— DATA EXTRACT —
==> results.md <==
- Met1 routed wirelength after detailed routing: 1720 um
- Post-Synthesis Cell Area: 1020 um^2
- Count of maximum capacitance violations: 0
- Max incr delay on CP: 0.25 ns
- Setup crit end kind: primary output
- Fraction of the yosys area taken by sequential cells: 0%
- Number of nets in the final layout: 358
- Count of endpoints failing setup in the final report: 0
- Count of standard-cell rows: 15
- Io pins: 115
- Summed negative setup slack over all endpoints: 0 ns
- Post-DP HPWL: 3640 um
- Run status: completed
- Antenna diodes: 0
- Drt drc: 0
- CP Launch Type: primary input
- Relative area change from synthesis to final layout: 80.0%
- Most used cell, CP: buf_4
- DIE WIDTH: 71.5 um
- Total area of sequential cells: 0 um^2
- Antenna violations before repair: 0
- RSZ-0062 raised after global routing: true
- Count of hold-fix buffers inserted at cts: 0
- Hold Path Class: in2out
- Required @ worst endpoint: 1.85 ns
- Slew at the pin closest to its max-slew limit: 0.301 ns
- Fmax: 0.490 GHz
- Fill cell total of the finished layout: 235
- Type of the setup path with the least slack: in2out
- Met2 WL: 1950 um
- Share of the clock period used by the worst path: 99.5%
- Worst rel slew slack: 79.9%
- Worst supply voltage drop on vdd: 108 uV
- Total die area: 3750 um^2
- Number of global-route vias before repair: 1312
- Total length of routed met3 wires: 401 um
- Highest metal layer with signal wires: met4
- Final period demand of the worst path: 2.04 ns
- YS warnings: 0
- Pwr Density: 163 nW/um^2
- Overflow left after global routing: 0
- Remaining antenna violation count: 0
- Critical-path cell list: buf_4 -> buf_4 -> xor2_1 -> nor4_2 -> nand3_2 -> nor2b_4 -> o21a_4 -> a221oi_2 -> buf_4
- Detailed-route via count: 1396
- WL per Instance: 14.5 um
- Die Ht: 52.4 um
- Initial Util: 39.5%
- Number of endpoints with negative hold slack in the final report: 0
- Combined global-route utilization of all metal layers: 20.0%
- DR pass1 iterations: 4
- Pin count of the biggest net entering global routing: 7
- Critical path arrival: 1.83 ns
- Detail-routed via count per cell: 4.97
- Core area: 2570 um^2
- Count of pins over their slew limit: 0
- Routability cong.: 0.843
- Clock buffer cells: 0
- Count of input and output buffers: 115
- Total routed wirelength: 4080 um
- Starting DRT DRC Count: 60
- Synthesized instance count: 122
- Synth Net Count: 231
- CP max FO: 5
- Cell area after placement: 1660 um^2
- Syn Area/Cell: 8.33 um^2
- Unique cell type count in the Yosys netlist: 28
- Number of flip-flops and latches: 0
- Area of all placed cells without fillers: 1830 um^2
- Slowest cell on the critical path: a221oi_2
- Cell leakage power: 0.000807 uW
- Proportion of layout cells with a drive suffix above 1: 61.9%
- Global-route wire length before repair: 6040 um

— INSTRUCTIONS TO FOLLOW —
An exact reproduction of the data is required. Leave nothing out.

— SOLUTION TO THE EXERCISE —
==> results.md <==
- Met1 routed wirelength after detailed routing: 1720 um
- Post-Synthesis Cell Area: 1020 um^2
- Count of maximum capacitance violations: 0
- Max incr delay on CP: 0.25 ns
- Setup crit end kind: primary output
- Fraction of the yosys area taken by sequential cells: 0%
- Number of nets in the final layout: 358
- Count of endpoints failing setup in the final report: 0
- Count of standard-cell rows: 15
- Io pins: 115
- Summed negative setup slack over all endpoints: 0 ns
- Post-DP HPWL: 3640 um
- Run status: completed
- Antenna diodes: 0
- Drt drc: 0
- CP Launch Type: primary input
- Relative area change from synthesis to final layout: 80.0%
- Most used cell, CP: buf_4
- DIE WIDTH: 71.5 um
- Total area of sequential cells: 0 um^2
- Antenna violations before repair: 0
- RSZ-0062 raised after global routing: true
- Count of hold-fix buffers inserted at cts: 0
- Hold Path Class: in2out
- Required @ worst endpoint: 1.85 ns
- Slew at the pin closest to its max-slew limit: 0.301 ns
- Fmax: 0.490 GHz
- Fill cell total of the finished layout: 235
- Type of the setup path with the least slack: in2out
- Met2 WL: 1950 um
- Share of the clock period used by the worst path: 99.5%
- Worst rel slew slack: 79.9%
- Worst supply voltage drop on vdd: 108 uV
- Total die area: 3750 um^2
- Number of global-route vias before repair: 1312
- Total length of routed met3 wires: 401 um
- Highest metal layer with signal wires: met4
- Final period demand of the worst path: 2.04 ns
- YS warnings: 0
- Pwr Density: 163 nW/um^2
- Overflow left after global routing: 0
- Remaining antenna violation count: 0
- Critical-path cell list: buf_4 -> buf_4 -> xor2_1 -> nor4_2 -> nand3_2 -> nor2b_4 -> o21a_4 -> a221oi_2 -> buf_4
- Detailed-route via count: 1396
- WL per Instance: 14.5 um
- Die Ht: 52.4 um
- Initial Util: 39.5%
- Number of endpoints with negative hold slack in the final report: 0
- Combined global-route utilization of all metal layers: 20.0%
- DR pass1 iterations: 4
- Pin count of the biggest net entering global routing: 7
- Critical path arrival: 1.83 ns
- Detail-routed via count per cell: 4.97
- Core area: 2570 um^2
- Count of pins over their slew limit: 0
- Routability cong.: 0.843
- Clock buffer cells: 0
- Count of input and output buffers: 115
- Total routed wirelength: 4080 um
- Starting DRT DRC Count: 60
- Synthesized instance count: 122
- Synth Net Count: 231
- CP max FO: 5
- Cell area after placement: 1660 um^2
- Syn Area/Cell: 8.33 um^2
- Unique cell type count in the Yosys netlist: 28
- Number of flip-flops and latches: 0
- Area of all placed cells without fillers: 1830 um^2
- Slowest cell on the critical path: a221oi_2
- Cell leakage power: 0.000807 uW
- Proportion of layout cells with a drive suffix above 1: 61.9%
- Global-route wire length before repair: 6040 um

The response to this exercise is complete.